### YOUR GOAL
In the listing below, locate the line containing "max-delay path |" and the line containing "buffers inserted | 0 | 1". Output both of them and every line between, exactly as written, and nothing more.

### RECORDS FOR THE TASK
########################################
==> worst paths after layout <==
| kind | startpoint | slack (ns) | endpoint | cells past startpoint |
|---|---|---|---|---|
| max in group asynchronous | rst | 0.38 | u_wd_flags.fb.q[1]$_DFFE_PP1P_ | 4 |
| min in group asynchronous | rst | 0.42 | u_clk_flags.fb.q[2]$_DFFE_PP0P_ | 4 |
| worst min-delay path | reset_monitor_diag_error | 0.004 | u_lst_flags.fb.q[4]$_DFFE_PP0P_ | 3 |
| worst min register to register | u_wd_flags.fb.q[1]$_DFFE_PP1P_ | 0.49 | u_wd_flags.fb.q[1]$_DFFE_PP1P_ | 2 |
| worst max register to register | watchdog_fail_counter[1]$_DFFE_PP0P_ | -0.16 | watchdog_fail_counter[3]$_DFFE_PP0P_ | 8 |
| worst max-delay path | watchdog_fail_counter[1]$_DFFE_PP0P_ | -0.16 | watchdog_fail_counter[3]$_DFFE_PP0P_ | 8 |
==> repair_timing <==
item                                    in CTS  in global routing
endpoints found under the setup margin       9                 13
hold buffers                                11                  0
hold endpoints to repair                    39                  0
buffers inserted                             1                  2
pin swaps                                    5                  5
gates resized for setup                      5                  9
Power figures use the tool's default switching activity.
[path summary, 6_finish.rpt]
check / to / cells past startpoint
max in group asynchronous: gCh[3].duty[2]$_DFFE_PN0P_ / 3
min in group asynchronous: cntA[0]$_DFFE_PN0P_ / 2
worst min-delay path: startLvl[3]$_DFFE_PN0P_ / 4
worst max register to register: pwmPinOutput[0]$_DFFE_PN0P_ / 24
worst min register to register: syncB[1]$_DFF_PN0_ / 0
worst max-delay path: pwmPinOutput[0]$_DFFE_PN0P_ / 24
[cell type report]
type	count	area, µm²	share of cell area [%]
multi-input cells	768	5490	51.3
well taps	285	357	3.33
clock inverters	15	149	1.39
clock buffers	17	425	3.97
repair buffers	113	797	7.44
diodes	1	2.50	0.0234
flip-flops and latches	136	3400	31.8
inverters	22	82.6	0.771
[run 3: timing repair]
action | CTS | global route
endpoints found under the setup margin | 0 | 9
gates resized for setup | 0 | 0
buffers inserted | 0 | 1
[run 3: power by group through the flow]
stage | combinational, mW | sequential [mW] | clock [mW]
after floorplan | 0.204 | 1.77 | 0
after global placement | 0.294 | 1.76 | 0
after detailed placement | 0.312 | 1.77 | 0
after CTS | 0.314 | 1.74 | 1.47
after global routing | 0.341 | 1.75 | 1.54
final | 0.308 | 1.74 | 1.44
[config.mk]
export PLATFORM = sky130hd
export DESIGN_NAME = ata_drive_head_status
export DESIGN_NICKNAME = d
export VERILOG_FILES = /design/src/logic/ata_regs_pkg.sv /design/src/logic/ata_drive_head_status.sv
export SDC_FILE = /design/constraint.sdc
export NUM_CORES = 1
export LEC_CHECK = 0
export ABC_AREA = 1
export BUFFER_PORTS_ARGS = -buffer_cell sky130_fd_sc_hd__buf_2
export CORE_ASPECT_RATIO = 1.4
export CORE_UTILIZATION = 54
export CTS_BUF_LIST = sky130_fd_sc_hd__clkbuf_2 sky130_fd_sc_hd__clkbuf_4 sky130_fd_sc_hd__clkbuf_8
export CTS_CLUSTER_SIZE = 24
export DETAILED_ROUTE_END_ITERATION = 10
export PLACE_DENSITY = 0.82
export SLEW_MARGIN = 20
export SYNTH_ARGS = -nofsm -noshare
export SYNTH_HDL_FRONTEND = slang
export SYNTH_SLANG_ARGS = --single-unit
[constraint.sdc]
create_clock -name core_clk -period 1.38 [get_ports core_clk]
set_input_delay 0.069 -clock core_clk [delete_from_list [all_inputs] [get_ports core_clk]]
set_output_delay 0.069 -clock core_clk [all_outputs]
set_load 0.05 [all_outputs]
[src/logic/ata_regs_pkg.sv]
// Task-file constants for the drive/head and status registers
package ata_regs_pkg;
  localparam logic [2:0] DRIVE_HEAD_OFS = 3'h6;
  localparam logic [2:0] STATUS_OFS     = 3'h7;
  localparam int         HEAD_W         = 4;
  localparam int         DH_LBA_BIT     = 6;
  localparam int         DH_DEV_BIT     = 4;
  localparam int         ST_BUSY_BIT    = 7;
  localparam int         ST_READY_BIT   = 6;
  localparam int         ST_FAULT_BIT   = 5;
  localparam int         ST_SEEK_BIT    = 4;
  localparam int         ST_DRQ_BIT     = 3;
  localparam int         ST_ERR_BIT     = 0;
  localparam logic [7:0] DRIVE_HEAD_RST = 8'hA0;
  localparam logic [7:0] STATUS_UNSEL   = 8'h00;
  localparam logic [7:0] STATUS_BUSY    = 8'h80;
  typedef logic [HEAD_W-1:0] head_t;
endpackage

[src/logic/ata_drive_head_status.sv]
// Drive/head and status task-file registers on the host pins
`timescale 1ns/10ps
// Summary of operation
// - Drive/head value selects drive and head
// - Head field follows head across tracks
// - Bit 6 chooses CYLINDER_HEAD_SECTOR_MODE or LBA
// - Bit 4 picks first or second drive
// - Single drive, select one: status reads 00h
// - CYLINDER_HEAD_SECTOR_MODE: bits 3..0 are head number
// - LBA: bits 3..0 are address 27..24
// - Status updates on completion and error
// - Busy set makes other status bits invalid
// - Busy blocks other task-file register access
// - Busy from reset, soft reset, command write
// - Status read acknowledges pending interrupt
// - Not ready refuses read, write, seek
// - Not ready mid-command aborts, ready held low
// - Fault sets fault, error, refuses media commands
// - Seek complete set at end, cleared at start
// - Data request while sector needs transfer
// - Error flags failed command, next clears
module ata_drive_head_status
  import ata_regs_pkg::*;
(
  input  wire logic               core_clk,
  input  wire logic               sys_rst,
  input  wire logic               cs0_n,
  input  wire logic [2:0]         da,
  input  wire logic               host_rd_n,
  input  wire logic               host_wr_n,
  input  wire logic [7:0]         hd_i,
  output logic [7:0]              hd_o,
  output logic                    hd_oe,
  input  wire logic               two_drive_cfg,
  input  wire logic               drive_id,
  input  wire logic               soft_reset_bit,
  input  wire logic               cmd_start,
  input  wire logic               cmd_media,
  input  wire logic               cmd_rw,
  input  wire logic               cmd_seek,
  input  wire logic               cmd_done,
  input  wire logic               cmd_fail,
  input  wire logic               seek_done,
  input  wire logic               seek_fail,
  input  wire logic               fault_evt,
  input  wire logic               drive_ready_in,
  input  wire logic               sector_req,
  input  wire logic               head_update,
  input  wire ata_regs_pkg::head_t head_new,
  input  wire logic               intrq_pending,
  output logic                    intrq_ack,
  output logic                    cmd_abort,
  output logic                    cmd_accepted,
  output logic                    drive_selected,
  output logic                    lba_mode,
  output ata_regs_pkg::head_t     head_select_field,
  output logic [3:0]              lba_high,
  output logic                    rw_allowed,
  output logic                    taskfile_blocked
);
  import ata_regs_pkg::*;

  function automatic logic addr_hit(input logic [2:0] a, input logic [2:0] ofs);
    addr_hit = (a == ofs);
  endfunction

  // Host pins cross into core_clk; third stage only for edge detection
  logic [2:0] cs_s_q, cs_s_d, rd_s_q, rd_s_d, wr_s_q, wr_s_d;
  logic [2:0] da1_q, da1_d, da2_q, da2_d;
  logic [7:0] dat1_q, dat1_d, dat2_q, dat2_d;

  logic [7:0] dh_q, dh_d, rdata_q, rdata_d;
  logic       busy_q, busy_d, ready_q, ready_d, hold_q, hold_d;
  logic       fault_q, fault_d, seek_q, seek_d, drq_q, drq_d, err_q, err_d;
  logic       active_q, active_d, abort_q, abort_d, ack_q, ack_d, acc_q, acc_d;
  logic       oe_q, oe_d;

  logic       sel_now, rd_act, rd_edge, wr_edge, hit_dh, hit_st, dev_bit;
  logic       refuse, not_ready_evt, fault_hit, st_rd_edge, dh_wr_ok;
  logic [7:0] status_val;

  always_comb begin
    cs_s_d = {cs_s_q[1:0], cs0_n};
    rd_s_d = {rd_s_q[1:0], host_rd_n};
    wr_s_d = {wr_s_q[1:0], host_wr_n};
    da1_d  = da;
    da2_d  = da1_q;
    dat1_d = hd_i;
    dat2_d = dat1_q;

    dev_bit = dh_q[DH_DEV_BIT];
    // Single drive answers only to drive select 0
    sel_now = two_drive_cfg ? (dev_bit == drive_id) : !dev_bit;
    hit_dh  = !cs_s_q[1] && addr_hit(da2_q, DRIVE_HEAD_OFS);
    hit_st  = !cs_s_q[1] && addr_hit(da2_q, STATUS_OFS);
    rd_act  = !rd_s_q[1];
    rd_edge = !rd_s_q[1] && rd_s_q[2];
    wr_edge = !wr_s_q[1] && wr_s_q[2];
    st_rd_edge = rd_edge && hit_st && sel_now;
    // Drive/head is shared by both drives, but host writes to it are ignored while busy
    dh_wr_ok = wr_edge && hit_dh && !busy_q;

    // Busy hides every other bit so a stale flag is never reported
    if (busy_q) begin
      status_val = STATUS_BUSY;
    end else begin
      status_val = 8'h00;
      status_val[ST_READY_BIT] = ready_q;
      status_val[ST_FAULT_BIT] = fault_q;
      status_val[ST_SEEK_BIT]  = seek_q;
      status_val[ST_DRQ_BIT]   = drq_q;
      status_val[ST_ERR_BIT]   = err_q;
    end

    refuse        = cmd_start && cmd_media && !(ready_q && !fault_q);
    not_ready_evt = active_q && !drive_ready_in && !hold_q;
    fault_hit     = fault_evt && active_q && cmd_rw;

    // Hardware head updates override the stored field mid-transfer
    dh_d = dh_q;
    if (dh_wr_ok) begin
      dh_d = dat2_q;
    end
    if (head_update) begin
      dh_d[HEAD_W-1:0] = head_new;
    end

    acc_d    = cmd_start && !refuse;
    active_d = active_q;
    if (cmd_done) begin
      active_d = 1'b0;
    end
    if (acc_d) begin
      active_d = 1'b1;
    end

    busy_d = busy_q;
    if (cmd_done) begin
      busy_d = 1'b0;
    end
    if (soft_reset_bit || acc_d) begin
      busy_d = 1'b1;
    end

    hold_d = hold_q;
    if (acc_d) begin
      hold_d = 1'b0;
    end
    if (not_ready_evt) begin
      hold_d = 1'b1;
    end
    ready_d = hold_d ? 1'b0 : drive_ready_in;

    // Fault latches until hardware reset; readiness does not undo it
    fault_d = fault_q || fault_hit;

    seek_d = seek_q;
    if (acc_d && cmd_seek) begin
      seek_d = 1'b0;
    end
    if (seek_done && !seek_fail) begin
      seek_d = 1'b1;
    end

    // Request outlives busy, else status would always mask it
    drq_d = sector_req && cmd_rw && (active_q || drq_q);

    // Event in the same cycle as the next command wins
    err_d = err_q;
    if (acc_d) begin
      err_d = 1'b0;
    end
    if (cmd_fail || refuse || not_ready_evt || fault_hit || (seek_fail && active_q)) begin
      err_d = 1'b1;
    end

    abort_d = refuse || not_ready_evt || fault_hit || (seek_fail && active_q);
    ack_d   = st_rd_edge && intrq_pending;

    rdata_d = rdata_q;
    oe_d    = 1'b0;
    if (rd_act && hit_st) begin
      if (sel_now) begin
        rdata_d = status_val;
        oe_d    = 1'b1;
      end else if (!two_drive_cfg) begin
        rdata_d = STATUS_UNSEL;
        oe_d    = 1'b1;
      end
    end else if (rd_act && hit_dh && sel_now && !busy_q) begin
      rdata_d = dh_q;
      oe_d    = 1'b1;
    end
  end

  always_ff @(posedge core_clk) begin
    if (sys_rst) begin
      cs_s_q   <= 3'h7;
      rd_s_q   <= 3'h7;
      wr_s_q   <= 3'h7;
      da1_q    <= 3'h0;
      da2_q    <= 3'h0;
      dat1_q   <= 8'h00;
      dat2_q   <= 8'h00;
      dh_q     <= DRIVE_HEAD_RST;
      rdata_q  <= 8'h00;
      oe_q     <= 1'b0;
      busy_q   <= 1'b1;
      ready_q  <= 1'b0;
      hold_q   <= 1'b0;
      fault_q  <= 1'b0;
      seek_q   <= 1'b0;
      drq_q    <= 1'b0;
      err_q    <= 1'b0;
      active_q <= 1'b0;
      abort_q  <= 1'b0;
      ack_q    <= 1'b0;
      acc_q    <= 1'b0;
    end else begin
      cs_s_q   <= cs_s_d;
      rd_s_q   <= rd_s_d;
      wr_s_q   <= wr_s_d;
      da1_q    <= da1_d;
      da2_q    <= da2_d;
      dat1_q   <= dat1_d;
      dat2_q   <= dat2_d;
      dh_q     <= dh_d;
      rdata_q  <= rdata_d;
      oe_q     <= oe_d;
      busy_q   <= busy_d;
      ready_q  <= ready_d;
      hold_q   <= hold_d;
      fault_q  <= fault_d;
      seek_q   <= seek_d;
      drq_q    <= drq_d;
      err_q    <= err_d;
      active_q <= active_d;
      abort_q  <= abort_d;
      ack_q    <= ack_d;
      acc_q    <= acc_d;
    end
  end

  assign hd_o              = rdata_q;
  assign hd_oe             = oe_q && rd_act;
  assign intrq_ack         = ack_q;
  assign cmd_abort         = abort_q;
  assign cmd_accepted      = acc_q;
  assign drive_selected    = sel_now;
  assign lba_mode          = dh_q[DH_LBA_BIT];
  assign head_select_field = dh_q[HEAD_W-1:0];
  assign lba_high          = dh_q[DH_LBA_BIT] ? dh_q[HEAD_W-1:0] : 4'h0;
  assign rw_allowed        = ready_q && !fault_q;
  assign taskfile_blocked  = busy_q;
endmodule // ata_drive_head_status
===== src/logic/hfc_pin_sync.sv =====
// three-stage pin synchroniser that accepts a change once stages two and three agree
`timescale 1ns/1ps
module hfc_pin_sync (
  // clock and reset
  input  wire logic clk_sys_i,
  input  wire logic rstn_i,
  // pin and its clean level
  input  wire logic pin_i,
  output logic      level_o
);

  logic s1_r;
  logic s2_r;
  logic s3_r;

  // shift chain, first stage read only by the second
  always_ff @(posedge clk_sys_i) begin
    if (!rstn_i) begin
      s1_r <= 1'b0;
      s2_r <= 1'b0;
      s3_r <= 1'b0;
    end else begin
      s1_r <= pin_i;
      s2_r <= s1_r;
      s3_r <= s2_r;
    end
  end

  // take the level once two stages agree
  always_ff @(posedge clk_sys_i) begin
    if (!rstn_i) begin
      level_o <= 1'b0;
    end else if (s2_r == s3_r) begin
      level_o <= s3_r;
    end
  end

endmodule : hfc_pin_sync


===== src/logic/hfc_top.sv =====
// host interrupt enable and feature control registers with status, gating and pin steering
`timescale 1ns/1ps
`include "hfc_regs.svh"

// What this block does
// - both registers clear only on local reset; host reset leaves them alone
// - enable bit 0 lets transfer-done status pull the interrupt low
// - enable bit 1 lets overrun/underrun status pull the interrupt low
// - enable bit 2 lets selection-phase status pull the interrupt low
// - enable bit 4 lets host-reset status pull the interrupt low
// - feature bit 0 holds buffer memory output enable deasserted
// - 16-bit mode with bit 1: master answers drive 0, slave drive 1
// - diagnostic command answered by both drives, status reported by master only
// - feature bit 2 low means master, high means slave
// - feature bit 3 in 16-bit mode turns shared pin into second chip select, else address 9
// - feature bit 4 lets fixed-disk bit 0 gate the host dma channel
// - feature bit 5 reads fixed-disk bit 0 and ignores writes
// - feature bit 6 stops pointer compare until upper stop byte written
// - reading status clears all bits but summary bit 7
// - transfer done sets when stop pointer equals active address pointer
module hfc_top
  import hfc_pkg::*;
(
  // clock and reset
  input  wire logic      clk_sys_i,
  input  wire logic      rstn_i,
  // register port
  input  wire hfc_byte_t reg_addr_i,
  input  wire hfc_byte_t reg_wdata_i,
  input  wire logic      reg_wr_i,
  input  wire logic      reg_rd_i,
  output hfc_byte_t      reg_rdata_o,
  // status event sources
  input  wire logic      overrun_evt_i,
  input  wire logic      sel_phase_evt_i,
  input  wire logic      host_rst_pin_i,
  input  wire logic      fmt_irq_any_i,
  // stop pointer compare
  input  wire hfc_ptr_t  stop_ptr_i,
  input  wire hfc_ptr_t  addr_ptr_i,
  input  wire logic      ptr_active_i,
  input  wire logic      stop_hi_wr_i,
  output logic           stop_cmp_en_o,
  // host mode context
  input  wire logic      at16_mode_i,
  input  wire logic      dma_mode_i,
  input  wire logic      host_dma_en_mirror_i,
  input  wire logic      drive_sel_i,
  input  wire logic      diag_cmd_i,
  // shared host pin
  input  wire logic      shared_pin_i,
  output logic           host_second_chip_sel_n_o,
  output logic           host_addr9_o,
  // buffer memory strobe
  input  wire logic      mem_oe_req_n_i,
  output logic           buffer_mem_out_en_n_o,
  // host side results
  output logic           drive_resp_o,
  output logic           status_report_en_o,
  output logic           host_dma_chan_en_o,
  // interrupt
  output logic           int_n_o
);

  // ************************************************************
  // address decode
  // ************************************************************
  function automatic hfc_sel_t reg_sel(input hfc_byte_t a);
    if (a == `HFC_OFS_STS) begin
      return HFC_SEL_STS;
    end else if (a == `HFC_OFS_IRQ_EN) begin
      return HFC_SEL_EN;
    end else if (a == `HFC_OFS_FEAT) begin
      return HFC_SEL_FEAT;
    end
    return HFC_SEL_NONE;
  endfunction : reg_sel

  logic wr_sts;
  logic wr_en;
  logic wr_feat;
  logic rd_sts;

  assign wr_sts  = reg_wr_i && (reg_sel(reg_addr_i) == HFC_SEL_STS);
  assign wr_en   = reg_wr_i && (reg_sel(reg_addr_i) == HFC_SEL_EN);
  assign wr_feat = reg_wr_i && (reg_sel(reg_addr_i) == HFC_SEL_FEAT);
  assign rd_sts  = reg_rd_i && (reg_sel(reg_addr_i) == HFC_SEL_STS);

  // ************************************************************
  // pin synchronisers
  // ************************************************************
  logic [1:0] pin_raw;
  logic [1:0] pin_lvl;
  logic       host_rst_lvl;
  logic       shared_lvl;

  assign pin_raw      = {shared_pin_i, host_rst_pin_i};
  assign host_rst_lvl = pin_lvl[0];
  assign shared_lvl   = pin_lvl[1];

  genvar gi;
  generate
    for (gi = 0; gi < 2; gi++) begin : g_sync
      hfc_pin_sync u_sync (
        .clk_sys_i (clk_sys_i),
        .rstn_i    (rstn_i),
        .pin_i     (pin_raw[gi]),
        .level_o   (pin_lvl[gi])
      );
    end
  endgenerate

  // ************************************************************
  // control registers
  // ************************************************************
  hfc_byte_t en_r;
  hfc_byte_t feat_r;
  hfc_byte_t sts_r;
  hfc_byte_t sts_set;
  hfc_byte_t sts_clr;
  hfc_byte_t sts_nxt;
  hfc_byte_t feat_rd;

  // enable register, reserved bits never stored, only local reset clears
  always_ff @(posedge clk_sys_i) begin
    if (!rstn_i) begin
      en_r <= `HFC_RST_IRQ_EN;
    end else if (wr_en) begin
      en_r <= reg_wdata_i & `HFC_IRQ_EN_MASK;
    end
  end

  // feature register; bit 5 is a live mirror, bit 6 self-clears on stop byte load
  always_ff @(posedge clk_sys_i) begin
    if (!rstn_i) begin
      feat_r <= `HFC_RST_FEAT;
    end else if (wr_feat) begin
      feat_r <= reg_wdata_i & `HFC_FEAT_WR_MASK;
    end else if (stop_hi_wr_i) begin
      feat_r[`HFC_F_CMP_DIS] <= 1'b0;
    end
  end

  assign feat_rd = {feat_r[7:6], host_dma_en_mirror_i, feat_r[4:0]};

  // ************************************************************
  // status flags
  // ************************************************************
  logic cmp_hit;

  assign cmp_hit = ptr_active_i && !feat_r[`HFC_F_CMP_DIS] && (stop_ptr_i == addr_ptr_i);

  // event sets, read clear and write-one clear; a set beats a clear
  always_comb begin
    sts_set                    = 8'h00;
    sts_set[`HFC_B_XFER_DONE]  = cmp_hit;
    sts_set[`HFC_B_OVERRUN]    = overrun_evt_i;
    sts_set[`HFC_B_SEL_PHASE]  = sel_phase_evt_i;
    sts_set[`HFC_B_HOST_RST]   = host_rst_lvl;
    sts_clr                    = rd_sts ? 8'hff : 8'h00;
    if (wr_sts) begin
      sts_clr = sts_clr | reg_wdata_i;
    end
    sts_nxt = ((sts_r & ~sts_clr) | sts_set) & `HFC_IRQ_EN_MASK;
  end

  // sticky status, summary bit kept out of storage
  always_ff @(posedge clk_sys_i) begin
    if (!rstn_i) begin
      sts_r <= `HFC_RST_STS;
    end else begin
      sts_r <= sts_nxt;
    end
  end

  // ************************************************************
  // interrupt output
  // ************************************************************
  // or of gated flags, active low
  always_ff @(posedge clk_sys_i) begin
    if (!rstn_i) begin
      int_n_o <= 1'b1;
    end else begin
      int_n_o <= ~|(sts_nxt & en_r);
    end
  end

  // ************************************************************
  // read port
  // ************************************************************
  // data one cycle after the read strobe
  always_ff @(posedge clk_sys_i) begin
    if (!rstn_i) begin
      reg_rdata_o <= `HFC_RD_UNMAPPED;
    end else if (reg_rd_i) begin
      unique case (reg_sel(reg_addr_i))
        HFC_SEL_STS:  reg_rdata_o <= {fmt_irq_any_i, sts_r[6:0]};
        HFC_SEL_EN:   reg_rdata_o <= en_r;
        HFC_SEL_FEAT: reg_rdata_o <= feat_rd;
        HFC_SEL_NONE: reg_rdata_o <= `HFC_RD_UNMAPPED;
      endcase
    end
  end

  // ************************************************************
  // feature outputs
  // ************************************************************
  logic ms_on;
  logic is_slave;
  logic drv_match;

  assign ms_on     = at16_mode_i && feat_r[`HFC_F_MS_EN];
  assign is_slave  = feat_r[`HFC_F_MS_SLAVE];
  assign drv_match = (drive_sel_i == is_slave);

  // buffer strobe suppression and pointer compare enable
  always_ff @(posedge clk_sys_i) begin
    if (!rstn_i) begin
      buffer_mem_out_en_n_o <= 1'b1;
      stop_cmp_en_o         <= 1'b1;
    end else begin
      buffer_mem_out_en_n_o <= mem_oe_req_n_i | feat_r[`HFC_F_MEM_OE_DIS];
      stop_cmp_en_o         <= !feat_r[`HFC_F_CMP_DIS];
    end
  end

  // drive response and status report under daisy chaining
  always_ff @(posedge clk_sys_i) begin
    if (!rstn_i) begin
      drive_resp_o       <= 1'b1;
      status_report_en_o <= 1'b1;
    end else if (ms_on) begin
      drive_resp_o       <= diag_cmd_i | drv_match;
      status_report_en_o <= diag_cmd_i ? !is_slave : drv_match;
    end else begin
      drive_resp_o       <= 1'b1;
      status_report_en_o <= 1'b1;
    end
  end

  // shared pin steering
  always_ff @(posedge clk_sys_i) begin
    if (!rstn_i) begin
      host_second_chip_sel_n_o <= 1'b1;
      host_addr9_o             <= 1'b0;
    end else if (at16_mode_i && feat_r[`HFC_F_CS2_MODE]) begin
      host_second_chip_sel_n_o <= shared_lvl;
      host_addr9_o             <= 1'b0;
    end else begin
      host_second_chip_sel_n_o <= 1'b1;
      host_addr9_o             <= shared_lvl;
    end
  end

  // dma channel enable, optionally gated by the fixed-disk bit
  always_ff @(posedge clk_sys_i) begin
    if (!rstn_i) begin
      host_dma_chan_en_o <= 1'b0;
    end else begin
      host_dma_chan_en_o <= at16_mode_i && dma_mode_i &&
                            (!feat_r[`HFC_F_DMA_GATE] || host_dma_en_mirror_i);
    end
  end
endmodule : hfc_top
########################################
### FINISHED TASK
| worst max-delay path | watchdog_fail_counter[1]$_DFFE_PP0P_ | -0.16 | watchdog_fail_counter[3]$_DFFE_PP0P_ | 8 |
==> repair_timing <==
item                                    in CTS  in global routing
endpoints found under the setup margin       9                 13
hold buffers                                11                  0
hold endpoints to repair                    39                  0
buffers inserted                             1                  2
pin swaps                                    5                  5
gates resized for setup                      5                  9
Power figures use the tool's default switching activity.
[path summary, 6_finish.rpt]
check / to / cells past startpoint
max in group asynchronous: gCh[3].duty[2]$_DFFE_PN0P_ / 3
min in group asynchronous: cntA[0]$_DFFE_PN0P_ / 2
worst min-delay path: startLvl[3]$_DFFE_PN0P_ / 4
worst max register to register: pwmPinOutput[0]$_DFFE_PN0P_ / 24
worst min register to register: syncB[1]$_DFF_PN0_ / 0
worst max-delay path: pwmPinOutput[0]$_DFFE_PN0P_ / 24
[cell type report]
type	count	area, µm²	share of cell area [%]
multi-input cells	768	5490	51.3
well taps	285	357	3.33
clock inverters	15	149	1.39
clock buffers	17	425	3.97
repair buffers	113	797	7.44
diodes	1	2.50	0.0234
flip-flops and latches	136	3400	31.8
inverters	22	82.6	0.771
[run 3: timing repair]
action | CTS | global route
endpoints found under the setup margin | 0 | 9
gates resized for setup | 0 | 0
buffers inserted | 0 | 1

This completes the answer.